$ cat config.mk
export PLATFORM = sky130hd
export DESIGN_NAME = oame_core
export DESIGN_NICKNAME = d
export VERILOG_FILES = /design/src/oame_pkg.sv /design/src/oame_core.sv /design/src/oame_decode.sv
export VERILOG_INCLUDE_DIRS = /design/src
export SDC_FILE = /design/constraint.sdc
export NUM_CORES = 1
export LEC_CHECK = 0
export CELL_PAD_IN_SITES_DETAIL_PLACEMENT = 1
export CELL_PAD_IN_SITES_GLOBAL_PLACEMENT = 1
export CORE_MARGIN = 8
export CORE_UTILIZATION = 45
export CTS_CLUSTER_DIAMETER = 40
export DETAILED_ROUTE_END_ITERATION = 6
export DONT_BUFFER_PORTS = 1
export PLACE_DENSITY = 0.85
export RECOVER_POWER = 50
export SYNTH_ARGS = -nofsm -noshare
export SYNTH_HDL_FRONTEND = slang
export SYNTH_SLANG_ARGS = --single-unit
$ cat constraint.sdc
create_clock -name mclk -period 3.35 [get_ports mclk]
set_clock_uncertainty 0.05 [all_clocks]
set_input_delay 0.335 -clock mclk [delete_from_list [all_inputs] [get_ports mclk]]
set_output_delay 0.335 -clock mclk [all_outputs]
set_load 0.01 [all_outputs]
$ cat src/oame_defs.svh
// Constant definitions for the OR, literal-load and move-file execution block.
`ifndef OAME_DEFS_SVH
`define OAME_DEFS_SVH

// ----------------------------------------------------------------
// Instruction word fields
// ----------------------------------------------------------------
`define OAME_OP_HI        13
`define OAME_OP_LO        8
`define OAME_OP_LIT_HI    13
`define OAME_OP_LIT_LO    10
`define OAME_DEST_BIT     7
`define OAME_ADDR_HI      6
`define OAME_ADDR_LO      0
`define OAME_LIT_HI       7
`define OAME_LIT_LO       0

// ----------------------------------------------------------------
// Opcode patterns
// ----------------------------------------------------------------
`define OAME_OPC_OR_FILE  6'h04
`define OAME_OPC_MOV_FILE 6'h08
`define OAME_OPC_LIT_LOAD 4'hc

// ----------------------------------------------------------------
// Reset values and data constants
// ----------------------------------------------------------------
`define OAME_ACC_RST      8'h00
`define OAME_ZERO_RST     1'b0
`define OAME_BYTE_ZERO    8'h00
`define OAME_DEST_ACC     1'b0

`endif

$ cat src/oame_pkg.sv
// Types shared by the OR, literal-load and move-file execution block.
package oame_pkg;

	// Four phases of one instruction cycle, Gray coded.
	typedef enum logic [1:0]
	{
		OAME_Q1 = 2'b00,
		OAME_Q2 = 2'b01,
		OAME_Q3 = 2'b11,
		OAME_Q4 = 2'b10
	} oame_phase_t;

	// Decoded instruction kind.
	typedef enum logic [1:0]
	{
		OAME_K_NONE = 2'b00,
		OAME_K_OR   = 2'b01,
		OAME_K_LIT  = 2'b10,
		OAME_K_MOV  = 2'b11
	} oame_kind_t;

	// Decoded instruction fields.
	typedef struct packed
	{
		oame_kind_t  kind;
		logic        dest;
		logic [6:0]  addr;
		logic [7:0]  lit;
	} oame_dec_t;

	// Write request towards the register file.
	typedef struct packed
	{
		logic        we;
		logic [6:0]  addr;
		logic [7:0]  data;
	} oame_fwr_t;

endpackage

$ cat src/oame_core.sv
// Four-phase execute unit for OR-with-file, literal load and move-file.
//
// Notes on behaviour
// - OR accumulator with file, update zero
// - Destination bit zero: accumulator; one: file
// - Literal loads accumulator, flags untouched
// - Move file to accumulator or itself
// - Move updates zero for both destinations
// - One word, four phases Q1..Q4
`timescale 1ns/1ps
`include "oame_defs.svh"

module oame_core
#(
	parameter int IW = 14
)
(
	input  wire logic               mclk,
	input  wire logic               sys_rst,
	input  wire logic [IW-1:0]      instr,
	input  wire logic [7:0]         file_rdata,
	output logic [6:0]              file_raddr,
	output oame_pkg::oame_fwr_t     file_wr,
	output logic [7:0]              acc,
	output logic                    zero_flag,
	output oame_pkg::oame_phase_t   phase,
	output logic                    instr_done
);
	import oame_pkg::*;

	// ----------------------------------------------------------------
	// State
	// ----------------------------------------------------------------
	oame_phase_t phase_r;
	oame_phase_t phase_nxt;
	oame_dec_t   dec;
	oame_dec_t   dec_r;
	oame_dec_t   dec_nxt;
	logic [7:0]  opnd_r;
	logic [7:0]  opnd_nxt;
	logic [7:0]  res_r;
	logic [7:0]  res_nxt;
	logic [7:0]  acc_r;
	logic [7:0]  acc_nxt;
	logic        zero_r;
	logic        zero_nxt;
	oame_fwr_t   fwr_r;
	oame_fwr_t   fwr_nxt;

	// ----------------------------------------------------------------
	// Decoder
	// ----------------------------------------------------------------
	oame_decode #(.IW(IW)) u_dec
	(
		.instr (instr),
		.dec   (dec)
	);

	// ----------------------------------------------------------------
	// Phase sequencer and datapath, next values
	// ----------------------------------------------------------------
	// The instruction word is captured in Q1, so the fetch side may change
	// it freely during the other three phases.
	always_comb
	begin
		phase_nxt = phase_r;
		dec_nxt   = dec_r;
		opnd_nxt  = opnd_r;
		res_nxt   = res_r;
		acc_nxt   = acc_r;
		zero_nxt  = zero_r;
		fwr_nxt   = '0;
		case (phase_r)
			OAME_Q1:
			begin
				dec_nxt   = dec;
				phase_nxt = OAME_Q2;
			end
			OAME_Q2:
			begin
				opnd_nxt  = (dec_r.kind == OAME_K_LIT) ? dec_r.lit : file_rdata;
				phase_nxt = OAME_Q3;
			end
			OAME_Q3:
			begin
				case (dec_r.kind)
					OAME_K_OR:  res_nxt = acc_r | opnd_r;
					OAME_K_MOV: res_nxt = opnd_r;
					OAME_K_LIT: res_nxt = opnd_r;
					default:    res_nxt = res_r;
				endcase
				phase_nxt = OAME_Q4;
			end
			OAME_Q4:
			begin
				case (dec_r.kind)
					OAME_K_OR, OAME_K_MOV:
					begin
						if (dec_r.dest == `OAME_DEST_ACC)
							acc_nxt = res_r;
						else
						begin
							fwr_nxt.we   = 1'b1;
							fwr_nxt.addr = dec_r.addr;
							fwr_nxt.data = res_r;
						end
						zero_nxt = (res_r == `OAME_BYTE_ZERO);
					end
					OAME_K_LIT: acc_nxt = res_r;
					default:    acc_nxt = acc_r;
				endcase
				phase_nxt = OAME_Q1;
			end
			default: phase_nxt = OAME_Q1;
		endcase
	end

	// ----------------------------------------------------------------
	// Registers
	// ----------------------------------------------------------------
	always_ff @(posedge mclk)
	begin
		if (sys_rst)
		begin
			phase_r <= OAME_Q1;
			dec_r   <= '0;
			opnd_r  <= `OAME_BYTE_ZERO;
			res_r   <= `OAME_BYTE_ZERO;
			acc_r   <= `OAME_ACC_RST;
			zero_r  <= `OAME_ZERO_RST;
			fwr_r   <= '0;
		end
		else
		begin
			phase_r <= phase_nxt;
			dec_r   <= dec_nxt;
			opnd_r  <= opnd_nxt;
			res_r   <= res_nxt;
			acc_r   <= acc_nxt;
			zero_r  <= zero_nxt;
			fwr_r   <= fwr_nxt;
		end
	end

	// ----------------------------------------------------------------
	// Outputs
	// ----------------------------------------------------------------
	// The read address is the latched field, valid through Q2 onward.
	assign file_raddr = dec_r.addr;
	assign file_wr    = fwr_r;
	assign acc        = acc_r;
	assign zero_flag  = zero_r;
	assign phase      = phase_r;
	assign instr_done = fwr_r.we | (phase_r == OAME_Q1 && !sys_rst);
endmodule

$ cat src/oame_decode.sv
// Instruction word decoder for the OR, literal-load and move-file block.
`timescale 1ns/1ps
`include "oame_defs.svh"

module oame_decode
#(
	parameter int IW = 14
)
(
	input  wire logic [IW-1:0]      instr,
	output oame_pkg::oame_dec_t     dec
);
	import oame_pkg::*;

	// ----------------------------------------------------------------
	// Parameter check
	// ----------------------------------------------------------------
	if (IW != 14)
	begin : g_chk
		$error("oame_decode: instruction width must be 14");
	end

	// ----------------------------------------------------------------
	// Field split and opcode match
	// ----------------------------------------------------------------
	// The two low bits of the literal-load opcode are ignored on purpose.
	always_comb
	begin
		dec.dest = instr[`OAME_DEST_BIT];
		dec.addr = instr[`OAME_ADDR_HI:`OAME_ADDR_LO];
		dec.lit  = instr[`OAME_LIT_HI:`OAME_LIT_LO];
		if (instr[`OAME_OP_HI:`OAME_OP_LO] == `OAME_OPC_OR_FILE)
			dec.kind = OAME_K_OR;
		else if (instr[`OAME_OP_HI:`OAME_OP_LO] == `OAME_OPC_MOV_FILE)
			dec.kind = OAME_K_MOV;
		else if (instr[`OAME_OP_LIT_HI:`OAME_OP_LIT_LO] == `OAME_OPC_LIT_LOAD)
			dec.kind = OAME_K_LIT;
		else
			dec.kind = OAME_K_NONE;
	end

endmodule

==> results.toml <==
[status]
status = "finished clean"

[synthesis]
postSynthCellCount = 202
async_flop_share_pct = 0
netlist_area_um2 = 1957
ys.flop_type = "dfxtp_1"
synth_area_leaders = "dfxtp_1 (54%), mux2i_1 (8.2%), a211oi_1 (6.1%)"
ys_seq_area_share_pct = 54.22
synth_edf_count = 0
synth_top_area_share_pct = 54.22
synth_cell_types = 25
yosysMostFrequentCell = "dfxtp_1"
syn_area_per_cell_um2 = 9.688
ys_ff_latch = 53
yosysTopAreaCell = "dfxtp_1"
synth_fp_nets = 226
synth_commonest_cells = "dfxtp_1 (53), nor2_1 (26), a21oi_1 (20)"
ys.warnings.count = 0

[critical_path]
worst-setup-path-type = "register to primary output"
cp.arrival_ns = 1.47
slowest_delay_ns = 0.43
path_cells = "or2_1 > o21bai_1"
endpoint_kind = "primary output"
crit_required_ns = 2.96
cp-start-kind = "register"
crit_path_max_fanout = 12
slowest_stage = "or2_1"

[floorplanning]
core_area_um2 = 4264
placementRows = 24
start_util_pct = 45.89
die_w_um = 81.95
die_h_um = 81.95
dieArea_um2 = 6715
io_pins = 59

[sta]
period_share_pct = 55.35
tightest_slew_ns = 1.007
fin_crit_ns = 1.854
drv_slew = 0
rsz0062_at_grt = "no"
setup-tns-final_ns = 0
slew_headroom_pct = 32.72
holdWs_ns = 0.03798
hold_viol = 0
setup_viol = 0
fmax_mhz = 539.3

[detailed_routing]
vias = 1311
wire_per_inst_um = 17.21
first_iter_violations = 50
drt_wl_total_mm = 4.199
viasPerCell = 5.373
firstDrtPassIters = 2
drc = 0
ant_nets = 0

[finish]
layout-drive-gt1-share_pct = 4.167
fillCellCount = 485
antenna_cells = 0
nets = 216
fin_area_um2 = 2006
multi_input_area_um2 = 789.5
area_growth_pct = 2.493
ff_latch_area_um2 = 1061

[cts]
cts_sinks = 53
postCtsSetupBuffers = 0
cts_buffer_depth = 2
cts_tree = "done"
cts_hold_buffers = 0
ctsHtreeMaxLevel = 2
postCtsResizedCells = 0
cts.reportedPaths.clkPinSlew_ns = 0.09
cts_root_buf = "clkbuf_8"
clock_latency_ns = 0.30
numCtsBuffers = 5

[global_routing]
antenna_found_initial = 0
grt_max_degree = 40
grt_pass1_vias = 1350
overflow = 0
grtUsageTotal_pct = 13.52
grt_pass1_wl_mm = 7.003

[power]
power_mw = 1.068
powerDensity_nw_per_um2 = 532.3
ir_drop_mv = 0.2727
leakagePower_nw = 0.7546

[min_path]
hold_path.class = "primary input to register"

[placed_design]
portBuffers = 0
post-dp-hpwl_mm = 3.066
postPlaceCellArea_um2 = 1919
place.gp.congestion = 0.7015

[job]
maxCapViolations = 0
[per-stage QoR]
stage               util, %  setup WS [ns]  std cells
floorplan                 -          1.915        202
global placement      45.01          1.558        237
detailed placement    45.01          1.496        237
CTS                   47.04          1.444        244
global route          47.04          1.329        244
finish                47.04          1.496        244
[critical path: cells and delay by family, from the launching register on]
family             cells  cell delay (ns)
DFF                    1             0.41
AOI/OAI and AO/OA      1             0.33
and+or+nand+nor        1             0.43
[layout by cell type, fill, tap and decap left out]
master and instances:
or2_1 1, xor2_1 1, nor3b_2 1, a21oi_4 1, o21bai_1 1, inv_1 1
nor2b_1 2, or3_1 1, clkbuf_1 1, a21oi_1 20, o211a_1 1, a211oi_1 16
and2_1 15, mux2i_1 16, nor2_1 26, clkbuf_8 6, and3b_1 1, nor4_1 3
nand3b_1 2, nand2_1 19, nand2b_1 3, nand3_1 1, dfxtp_1 53
[power breakdown]
group	total, mW	internal [mW]	leakage (nW)	switching [mW]
clock network	0.354	0.164	0.0443	0.190
logic	0.0483	0.0204	0.280	0.0278
registers	0.666	0.646	0.431	0.0191
total	1.07	0.831	0.755	0.236
[state kept, by name, indices dropped and copies added, names as in the netlist]
register and count:
file_raddr 6, opnd_r 8, acc 8, file_wr 16, dec_r 4, phase 2
zero_flag 1, res_r 8
[layout make-up]
cell class | instances | area share (%)
Multi-Input combinational cell | 131 | 39.36
Inverter | 1 | 0.1871
Tap cell | 52 | 3.244
Sequential cell | 53 | 52.90
Clock buffer | 7 | 4.304
[cells by family after synthesis]
group                     after synthesis  share of synthesized area [%]
and+or+nand+nor                        75                          18.73
DFF                                    53                          54.22
AOI/OAI and AO/OA                      39                          12.98
buffers and inverters                  18                          5.435
muxes                                  16                          8.184
xor gates and xnor gates                1                         0.4477
[layer usage]
metal / vias up / share of wire (%) / track usage [%]
li1: 664 / - / -
met1: 590 / 45 / 16.02
met2: 51 / 41 / 19.89
met3: 6 / 13 / 8.206
met4: 0 / 1.2 / 4.211
met5: - / 0 / 0
[path summary, 6_finish.rpt]
| kind | startpoint | endpoint | slack, ns | cells past startpoint |
|---|---|---|---|---|
| worst max-delay path | phase[1] | instr_done | 1.50 | 2 |
| worst min-delay path | sys_rst | dec_r[6] | 0.04 | 1 |
| worst max register to register | phase[0] | opnd_r[4] | 1.52 | 3 |
| worst min register to register | dec_r[15] | dec_r[15] | 0.45 | 2 |
(Power assumes the default switching activity.)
....
* **Task**: Of all the entries above, output exactly the lines between the one holding "fwr_nxt.data = res_r;" and the one holding "phase_r <= phase_nxt;", inclusive.

* **Result for this exercise**:
							fwr_nxt.data = res_r;
						end
						zero_nxt = (res_r == `OAME_BYTE_ZERO);
					end
					OAME_K_LIT: acc_nxt = res_r;
					default:    acc_nxt = acc_r;
				endcase
				phase_nxt = OAME_Q1;
			end
			default: phase_nxt = OAME_Q1;
		endcase
	end

	// ----------------------------------------------------------------
	// Registers
	// ----------------------------------------------------------------
	always_ff @(posedge mclk)
	begin
		if (sys_rst)
		begin
			phase_r <= OAME_Q1;
			dec_r   <= '0;
			opnd_r  <= `OAME_BYTE_ZERO;
			res_r   <= `OAME_BYTE_ZERO;
			acc_r   <= `OAME_ACC_RST;
			zero_r  <= `OAME_ZERO_RST;
			fwr_r   <= '0;
		end
		else
		begin
			phase_r <= phase_nxt;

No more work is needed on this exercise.